= What is required =
Every line from the first one in the listing down to the line with "of the program loader." should be restated word for word.

= Material supplied =
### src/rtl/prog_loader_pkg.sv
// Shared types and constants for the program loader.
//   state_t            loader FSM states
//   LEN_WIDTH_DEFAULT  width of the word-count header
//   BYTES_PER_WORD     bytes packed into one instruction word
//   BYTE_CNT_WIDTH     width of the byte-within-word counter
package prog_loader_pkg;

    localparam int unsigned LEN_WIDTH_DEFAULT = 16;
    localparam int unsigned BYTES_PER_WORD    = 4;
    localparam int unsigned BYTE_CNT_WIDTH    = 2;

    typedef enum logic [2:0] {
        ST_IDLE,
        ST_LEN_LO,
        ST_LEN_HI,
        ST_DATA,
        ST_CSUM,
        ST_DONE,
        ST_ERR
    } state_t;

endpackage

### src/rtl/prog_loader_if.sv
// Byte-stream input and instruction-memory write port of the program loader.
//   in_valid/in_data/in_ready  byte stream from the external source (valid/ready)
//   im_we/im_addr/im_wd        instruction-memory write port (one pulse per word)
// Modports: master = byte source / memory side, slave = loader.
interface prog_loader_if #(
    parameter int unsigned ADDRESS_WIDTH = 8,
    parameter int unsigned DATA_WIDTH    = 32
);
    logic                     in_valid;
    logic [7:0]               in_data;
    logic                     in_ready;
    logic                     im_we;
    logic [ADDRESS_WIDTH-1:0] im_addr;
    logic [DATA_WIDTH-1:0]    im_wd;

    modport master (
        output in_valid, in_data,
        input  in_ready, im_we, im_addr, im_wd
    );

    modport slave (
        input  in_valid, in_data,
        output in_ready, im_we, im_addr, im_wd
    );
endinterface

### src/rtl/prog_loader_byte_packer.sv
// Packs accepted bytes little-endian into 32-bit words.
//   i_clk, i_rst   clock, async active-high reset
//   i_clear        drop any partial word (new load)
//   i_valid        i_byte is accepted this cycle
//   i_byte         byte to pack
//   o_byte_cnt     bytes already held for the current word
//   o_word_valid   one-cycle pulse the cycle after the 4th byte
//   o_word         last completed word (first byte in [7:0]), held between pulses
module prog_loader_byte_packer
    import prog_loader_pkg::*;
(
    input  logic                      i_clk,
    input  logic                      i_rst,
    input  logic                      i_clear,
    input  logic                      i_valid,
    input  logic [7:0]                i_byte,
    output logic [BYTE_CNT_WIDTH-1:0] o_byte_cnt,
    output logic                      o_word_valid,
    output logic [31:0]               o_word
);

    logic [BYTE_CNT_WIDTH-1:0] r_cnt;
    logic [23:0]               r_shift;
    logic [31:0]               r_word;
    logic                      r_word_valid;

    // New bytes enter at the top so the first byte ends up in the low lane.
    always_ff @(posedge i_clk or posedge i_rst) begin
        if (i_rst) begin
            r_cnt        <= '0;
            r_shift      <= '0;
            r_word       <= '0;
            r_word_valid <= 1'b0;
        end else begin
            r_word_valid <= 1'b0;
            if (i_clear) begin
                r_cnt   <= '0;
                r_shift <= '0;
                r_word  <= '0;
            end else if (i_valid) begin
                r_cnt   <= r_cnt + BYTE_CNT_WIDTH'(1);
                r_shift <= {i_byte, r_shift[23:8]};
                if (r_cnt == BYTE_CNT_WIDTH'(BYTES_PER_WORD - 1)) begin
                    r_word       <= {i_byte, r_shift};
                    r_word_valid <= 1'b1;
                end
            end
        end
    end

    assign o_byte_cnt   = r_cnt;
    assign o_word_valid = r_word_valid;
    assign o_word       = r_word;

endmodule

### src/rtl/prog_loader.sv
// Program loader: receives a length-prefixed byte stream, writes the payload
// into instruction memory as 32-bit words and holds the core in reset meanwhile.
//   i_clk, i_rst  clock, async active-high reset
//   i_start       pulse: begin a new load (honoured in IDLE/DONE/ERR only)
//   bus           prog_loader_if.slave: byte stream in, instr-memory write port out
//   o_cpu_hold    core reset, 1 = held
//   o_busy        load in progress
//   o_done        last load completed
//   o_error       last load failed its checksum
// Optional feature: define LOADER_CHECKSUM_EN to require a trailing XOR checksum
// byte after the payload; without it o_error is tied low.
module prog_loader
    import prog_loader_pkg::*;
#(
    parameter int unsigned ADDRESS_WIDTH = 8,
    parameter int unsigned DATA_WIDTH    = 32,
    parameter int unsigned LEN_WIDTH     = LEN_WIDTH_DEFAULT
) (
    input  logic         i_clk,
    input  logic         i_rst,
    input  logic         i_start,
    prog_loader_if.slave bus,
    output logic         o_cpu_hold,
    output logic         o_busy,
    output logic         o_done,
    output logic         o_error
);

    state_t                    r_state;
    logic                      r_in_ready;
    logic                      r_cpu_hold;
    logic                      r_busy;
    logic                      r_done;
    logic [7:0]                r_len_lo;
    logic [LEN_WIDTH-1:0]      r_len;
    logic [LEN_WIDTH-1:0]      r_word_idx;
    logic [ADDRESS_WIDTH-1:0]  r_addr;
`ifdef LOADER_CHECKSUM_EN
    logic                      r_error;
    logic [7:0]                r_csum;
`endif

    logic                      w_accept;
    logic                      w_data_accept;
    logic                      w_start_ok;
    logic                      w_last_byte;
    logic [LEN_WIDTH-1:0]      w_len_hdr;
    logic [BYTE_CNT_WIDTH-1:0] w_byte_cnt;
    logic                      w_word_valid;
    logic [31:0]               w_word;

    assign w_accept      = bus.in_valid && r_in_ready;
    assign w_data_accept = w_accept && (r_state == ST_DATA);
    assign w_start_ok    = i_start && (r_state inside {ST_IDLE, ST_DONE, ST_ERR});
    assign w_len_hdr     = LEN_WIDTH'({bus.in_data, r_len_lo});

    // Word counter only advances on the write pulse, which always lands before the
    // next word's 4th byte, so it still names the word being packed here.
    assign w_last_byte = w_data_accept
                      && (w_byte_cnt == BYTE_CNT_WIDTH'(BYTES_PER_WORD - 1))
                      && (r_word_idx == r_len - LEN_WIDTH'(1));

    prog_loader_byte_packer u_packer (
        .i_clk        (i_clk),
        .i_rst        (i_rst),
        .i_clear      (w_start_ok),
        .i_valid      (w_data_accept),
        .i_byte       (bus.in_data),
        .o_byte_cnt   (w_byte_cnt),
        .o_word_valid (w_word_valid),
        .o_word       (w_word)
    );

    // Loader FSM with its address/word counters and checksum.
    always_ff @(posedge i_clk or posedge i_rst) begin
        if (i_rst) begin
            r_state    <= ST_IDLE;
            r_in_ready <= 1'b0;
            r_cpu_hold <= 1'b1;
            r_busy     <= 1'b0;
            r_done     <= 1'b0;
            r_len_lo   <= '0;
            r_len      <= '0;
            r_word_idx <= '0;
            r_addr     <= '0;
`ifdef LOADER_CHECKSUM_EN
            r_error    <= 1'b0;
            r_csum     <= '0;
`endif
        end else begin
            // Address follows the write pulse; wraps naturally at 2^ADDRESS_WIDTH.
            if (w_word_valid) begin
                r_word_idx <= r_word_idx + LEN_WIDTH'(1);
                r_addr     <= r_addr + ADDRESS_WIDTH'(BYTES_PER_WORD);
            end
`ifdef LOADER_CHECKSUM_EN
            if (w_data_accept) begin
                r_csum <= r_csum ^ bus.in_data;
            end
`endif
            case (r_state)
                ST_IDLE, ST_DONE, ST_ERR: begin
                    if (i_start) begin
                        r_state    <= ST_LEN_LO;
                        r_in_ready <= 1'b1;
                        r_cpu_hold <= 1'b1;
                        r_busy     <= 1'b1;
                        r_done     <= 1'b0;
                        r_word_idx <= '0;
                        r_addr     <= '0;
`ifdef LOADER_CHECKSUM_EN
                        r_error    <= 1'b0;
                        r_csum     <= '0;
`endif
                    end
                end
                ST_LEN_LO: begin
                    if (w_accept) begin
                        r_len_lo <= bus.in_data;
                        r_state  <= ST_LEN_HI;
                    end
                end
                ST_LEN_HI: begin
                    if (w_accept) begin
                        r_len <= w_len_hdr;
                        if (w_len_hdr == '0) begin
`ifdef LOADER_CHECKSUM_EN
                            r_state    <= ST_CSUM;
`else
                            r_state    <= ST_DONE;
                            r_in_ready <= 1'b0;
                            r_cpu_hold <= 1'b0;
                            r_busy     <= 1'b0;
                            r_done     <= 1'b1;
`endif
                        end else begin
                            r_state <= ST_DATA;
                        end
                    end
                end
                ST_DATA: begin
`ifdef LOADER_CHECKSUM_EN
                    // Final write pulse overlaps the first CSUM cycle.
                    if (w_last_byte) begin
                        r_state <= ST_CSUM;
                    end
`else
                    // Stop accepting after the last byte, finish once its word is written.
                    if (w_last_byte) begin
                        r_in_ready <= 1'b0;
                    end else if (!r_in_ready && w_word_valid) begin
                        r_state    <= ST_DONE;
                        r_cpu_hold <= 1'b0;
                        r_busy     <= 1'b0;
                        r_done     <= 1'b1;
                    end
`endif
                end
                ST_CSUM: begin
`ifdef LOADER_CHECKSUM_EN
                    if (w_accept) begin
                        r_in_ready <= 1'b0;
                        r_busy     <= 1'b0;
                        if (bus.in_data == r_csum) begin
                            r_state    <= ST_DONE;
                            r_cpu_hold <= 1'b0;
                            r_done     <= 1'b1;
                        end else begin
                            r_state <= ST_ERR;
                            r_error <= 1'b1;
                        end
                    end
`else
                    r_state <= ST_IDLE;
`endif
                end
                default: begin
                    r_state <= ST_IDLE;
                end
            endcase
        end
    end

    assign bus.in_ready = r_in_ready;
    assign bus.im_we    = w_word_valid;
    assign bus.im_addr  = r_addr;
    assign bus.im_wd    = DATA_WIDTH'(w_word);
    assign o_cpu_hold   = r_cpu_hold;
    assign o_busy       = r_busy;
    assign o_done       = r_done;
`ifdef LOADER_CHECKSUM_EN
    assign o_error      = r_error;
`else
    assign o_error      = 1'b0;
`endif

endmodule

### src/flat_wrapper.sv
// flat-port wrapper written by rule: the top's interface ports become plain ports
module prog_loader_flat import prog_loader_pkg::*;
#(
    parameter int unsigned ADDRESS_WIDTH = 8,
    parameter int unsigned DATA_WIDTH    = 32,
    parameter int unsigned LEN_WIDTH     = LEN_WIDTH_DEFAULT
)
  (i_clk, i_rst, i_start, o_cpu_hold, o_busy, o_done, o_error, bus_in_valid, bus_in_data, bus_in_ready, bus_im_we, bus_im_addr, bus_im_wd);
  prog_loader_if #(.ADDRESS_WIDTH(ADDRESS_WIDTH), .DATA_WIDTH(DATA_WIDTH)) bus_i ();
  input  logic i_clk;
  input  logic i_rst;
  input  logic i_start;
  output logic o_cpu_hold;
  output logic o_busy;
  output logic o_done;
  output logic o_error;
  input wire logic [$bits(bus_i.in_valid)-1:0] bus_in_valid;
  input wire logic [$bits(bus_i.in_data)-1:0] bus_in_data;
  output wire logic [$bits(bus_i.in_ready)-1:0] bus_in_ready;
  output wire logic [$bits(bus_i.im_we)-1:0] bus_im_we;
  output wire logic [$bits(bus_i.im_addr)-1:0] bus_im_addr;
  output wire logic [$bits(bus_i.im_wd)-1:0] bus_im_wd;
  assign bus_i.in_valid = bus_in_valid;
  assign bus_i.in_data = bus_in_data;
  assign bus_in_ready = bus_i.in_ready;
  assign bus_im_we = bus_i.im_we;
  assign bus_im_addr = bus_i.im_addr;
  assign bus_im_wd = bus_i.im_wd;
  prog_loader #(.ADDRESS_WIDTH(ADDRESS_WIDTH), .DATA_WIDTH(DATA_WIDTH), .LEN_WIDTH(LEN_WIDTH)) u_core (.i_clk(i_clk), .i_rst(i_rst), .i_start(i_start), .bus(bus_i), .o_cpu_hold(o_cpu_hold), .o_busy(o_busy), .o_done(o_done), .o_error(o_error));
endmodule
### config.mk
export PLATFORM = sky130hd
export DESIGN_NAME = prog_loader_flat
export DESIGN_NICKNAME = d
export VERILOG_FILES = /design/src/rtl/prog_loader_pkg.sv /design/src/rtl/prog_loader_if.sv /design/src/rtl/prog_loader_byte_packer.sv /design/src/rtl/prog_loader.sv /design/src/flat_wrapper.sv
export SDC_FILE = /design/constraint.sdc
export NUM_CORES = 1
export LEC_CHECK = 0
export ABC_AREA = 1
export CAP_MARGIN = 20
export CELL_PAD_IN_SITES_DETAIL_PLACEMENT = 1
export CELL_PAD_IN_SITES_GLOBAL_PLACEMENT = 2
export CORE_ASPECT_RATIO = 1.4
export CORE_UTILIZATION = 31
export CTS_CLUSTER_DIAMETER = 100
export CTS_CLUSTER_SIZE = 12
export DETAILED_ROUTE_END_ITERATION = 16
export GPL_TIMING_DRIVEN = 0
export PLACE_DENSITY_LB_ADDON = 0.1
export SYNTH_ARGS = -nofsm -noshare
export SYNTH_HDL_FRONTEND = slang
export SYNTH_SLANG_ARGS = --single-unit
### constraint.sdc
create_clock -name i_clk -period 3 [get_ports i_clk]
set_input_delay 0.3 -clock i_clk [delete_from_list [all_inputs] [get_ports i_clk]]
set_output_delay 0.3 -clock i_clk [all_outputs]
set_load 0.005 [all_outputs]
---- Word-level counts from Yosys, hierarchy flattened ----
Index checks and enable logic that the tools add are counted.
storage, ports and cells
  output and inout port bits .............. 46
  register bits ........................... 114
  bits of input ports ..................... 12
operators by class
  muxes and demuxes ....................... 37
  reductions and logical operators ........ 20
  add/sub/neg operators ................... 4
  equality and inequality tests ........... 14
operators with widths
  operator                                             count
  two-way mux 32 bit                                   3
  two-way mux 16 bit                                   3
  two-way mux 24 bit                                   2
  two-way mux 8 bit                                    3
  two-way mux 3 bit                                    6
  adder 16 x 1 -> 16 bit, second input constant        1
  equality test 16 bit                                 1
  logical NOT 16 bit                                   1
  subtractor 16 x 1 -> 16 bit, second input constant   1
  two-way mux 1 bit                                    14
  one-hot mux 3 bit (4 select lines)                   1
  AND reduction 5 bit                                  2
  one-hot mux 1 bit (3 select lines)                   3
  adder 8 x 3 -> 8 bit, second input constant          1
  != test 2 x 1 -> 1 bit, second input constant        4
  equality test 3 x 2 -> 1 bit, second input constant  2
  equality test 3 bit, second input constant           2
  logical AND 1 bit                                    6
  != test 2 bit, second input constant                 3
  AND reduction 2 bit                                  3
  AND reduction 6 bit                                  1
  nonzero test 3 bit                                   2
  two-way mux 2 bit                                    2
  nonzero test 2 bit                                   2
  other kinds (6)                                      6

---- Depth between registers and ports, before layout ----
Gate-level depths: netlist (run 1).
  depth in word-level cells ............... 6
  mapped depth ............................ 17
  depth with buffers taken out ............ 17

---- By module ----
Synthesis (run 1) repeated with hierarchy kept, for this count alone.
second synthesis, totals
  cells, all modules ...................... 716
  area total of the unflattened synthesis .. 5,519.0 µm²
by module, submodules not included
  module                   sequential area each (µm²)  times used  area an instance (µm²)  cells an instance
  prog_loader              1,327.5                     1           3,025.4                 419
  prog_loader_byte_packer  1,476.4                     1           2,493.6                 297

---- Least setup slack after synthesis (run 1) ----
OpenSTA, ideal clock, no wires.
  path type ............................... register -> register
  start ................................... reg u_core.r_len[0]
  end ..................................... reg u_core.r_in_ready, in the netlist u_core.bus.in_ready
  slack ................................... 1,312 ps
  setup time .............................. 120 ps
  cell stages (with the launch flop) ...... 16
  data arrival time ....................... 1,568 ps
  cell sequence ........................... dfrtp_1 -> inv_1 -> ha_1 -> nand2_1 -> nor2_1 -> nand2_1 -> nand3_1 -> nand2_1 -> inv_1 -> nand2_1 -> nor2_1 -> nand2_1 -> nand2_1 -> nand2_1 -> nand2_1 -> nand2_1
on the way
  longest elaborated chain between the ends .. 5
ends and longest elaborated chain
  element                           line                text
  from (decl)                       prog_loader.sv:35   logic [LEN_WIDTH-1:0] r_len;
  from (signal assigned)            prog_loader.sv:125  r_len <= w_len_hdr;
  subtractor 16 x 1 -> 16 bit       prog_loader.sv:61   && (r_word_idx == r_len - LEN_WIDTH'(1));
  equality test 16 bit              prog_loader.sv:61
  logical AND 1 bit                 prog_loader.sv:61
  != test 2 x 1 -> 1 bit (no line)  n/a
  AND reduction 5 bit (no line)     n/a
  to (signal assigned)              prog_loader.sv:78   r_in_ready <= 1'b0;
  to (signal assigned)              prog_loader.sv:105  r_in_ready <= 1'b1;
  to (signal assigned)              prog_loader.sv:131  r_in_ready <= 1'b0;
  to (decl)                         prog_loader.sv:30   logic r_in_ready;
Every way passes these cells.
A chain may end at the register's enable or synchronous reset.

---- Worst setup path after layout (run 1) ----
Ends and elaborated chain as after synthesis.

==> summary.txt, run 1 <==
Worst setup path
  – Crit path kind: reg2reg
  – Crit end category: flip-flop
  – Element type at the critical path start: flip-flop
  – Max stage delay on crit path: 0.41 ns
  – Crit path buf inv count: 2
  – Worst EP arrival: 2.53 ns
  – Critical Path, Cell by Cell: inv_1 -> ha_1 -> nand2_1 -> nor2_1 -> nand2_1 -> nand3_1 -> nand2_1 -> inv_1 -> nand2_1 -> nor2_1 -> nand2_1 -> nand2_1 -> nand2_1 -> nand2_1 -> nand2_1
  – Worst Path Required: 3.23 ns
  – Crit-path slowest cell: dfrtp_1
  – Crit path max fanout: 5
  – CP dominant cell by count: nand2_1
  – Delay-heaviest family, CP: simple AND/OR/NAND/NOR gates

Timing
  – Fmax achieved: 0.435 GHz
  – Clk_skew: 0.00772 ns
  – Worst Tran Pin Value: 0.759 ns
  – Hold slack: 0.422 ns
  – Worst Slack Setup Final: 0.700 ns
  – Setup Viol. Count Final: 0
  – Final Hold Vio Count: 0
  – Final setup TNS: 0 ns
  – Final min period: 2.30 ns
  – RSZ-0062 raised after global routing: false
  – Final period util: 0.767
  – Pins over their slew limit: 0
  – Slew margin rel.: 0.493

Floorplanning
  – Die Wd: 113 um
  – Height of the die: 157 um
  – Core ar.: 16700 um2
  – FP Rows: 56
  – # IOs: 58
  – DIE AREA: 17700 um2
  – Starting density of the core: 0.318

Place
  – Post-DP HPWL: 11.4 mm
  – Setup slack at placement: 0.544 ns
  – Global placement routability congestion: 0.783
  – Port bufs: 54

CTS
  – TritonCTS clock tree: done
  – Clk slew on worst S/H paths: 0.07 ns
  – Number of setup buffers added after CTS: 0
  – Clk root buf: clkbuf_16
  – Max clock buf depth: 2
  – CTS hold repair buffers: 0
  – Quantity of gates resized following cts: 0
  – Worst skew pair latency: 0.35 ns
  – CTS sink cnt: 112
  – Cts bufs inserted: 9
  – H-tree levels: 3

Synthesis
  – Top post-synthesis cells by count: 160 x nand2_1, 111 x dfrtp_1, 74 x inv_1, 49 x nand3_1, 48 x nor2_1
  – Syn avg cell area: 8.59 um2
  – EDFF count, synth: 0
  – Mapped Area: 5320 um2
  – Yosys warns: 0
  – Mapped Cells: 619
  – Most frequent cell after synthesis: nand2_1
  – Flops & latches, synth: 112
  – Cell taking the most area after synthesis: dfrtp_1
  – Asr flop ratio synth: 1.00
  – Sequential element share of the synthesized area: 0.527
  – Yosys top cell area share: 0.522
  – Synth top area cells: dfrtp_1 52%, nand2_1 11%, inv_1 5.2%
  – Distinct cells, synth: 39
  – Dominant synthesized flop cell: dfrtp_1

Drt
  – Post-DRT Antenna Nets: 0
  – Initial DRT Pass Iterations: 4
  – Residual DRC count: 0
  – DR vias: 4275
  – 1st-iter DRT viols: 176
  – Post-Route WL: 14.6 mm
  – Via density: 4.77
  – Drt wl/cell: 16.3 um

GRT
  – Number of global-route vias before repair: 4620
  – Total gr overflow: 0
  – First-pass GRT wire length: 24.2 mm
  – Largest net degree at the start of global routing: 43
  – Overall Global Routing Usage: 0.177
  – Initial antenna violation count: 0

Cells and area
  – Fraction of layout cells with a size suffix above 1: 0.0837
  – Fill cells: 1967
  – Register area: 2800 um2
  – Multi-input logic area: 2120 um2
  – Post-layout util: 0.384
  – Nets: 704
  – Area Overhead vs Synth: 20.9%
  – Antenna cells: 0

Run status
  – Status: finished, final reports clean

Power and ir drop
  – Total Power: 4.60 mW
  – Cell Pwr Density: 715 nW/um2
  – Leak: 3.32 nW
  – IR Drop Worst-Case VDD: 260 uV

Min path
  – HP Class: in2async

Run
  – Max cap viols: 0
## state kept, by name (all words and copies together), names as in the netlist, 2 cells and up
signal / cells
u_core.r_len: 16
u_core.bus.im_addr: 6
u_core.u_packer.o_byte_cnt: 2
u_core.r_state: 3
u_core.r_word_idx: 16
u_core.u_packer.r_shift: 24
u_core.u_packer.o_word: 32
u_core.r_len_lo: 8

= Problem solution =
### src/rtl/prog_loader_pkg.sv
// Shared types and constants for the program loader.
//   state_t            loader FSM states
//   LEN_WIDTH_DEFAULT  width of the word-count header
//   BYTES_PER_WORD     bytes packed into one instruction word
//   BYTE_CNT_WIDTH     width of the byte-within-word counter
package prog_loader_pkg;

    localparam int unsigned LEN_WIDTH_DEFAULT = 16;
    localparam int unsigned BYTES_PER_WORD    = 4;
    localparam int unsigned BYTE_CNT_WIDTH    = 2;

    typedef enum logic [2:0] {
        ST_IDLE,
        ST_LEN_LO,
        ST_LEN_HI,
        ST_DATA,
        ST_CSUM,
        ST_DONE,
        ST_ERR
    } state_t;

endpackage

### src/rtl/prog_loader_if.sv
// Byte-stream input and instruction-memory write port of the program loader.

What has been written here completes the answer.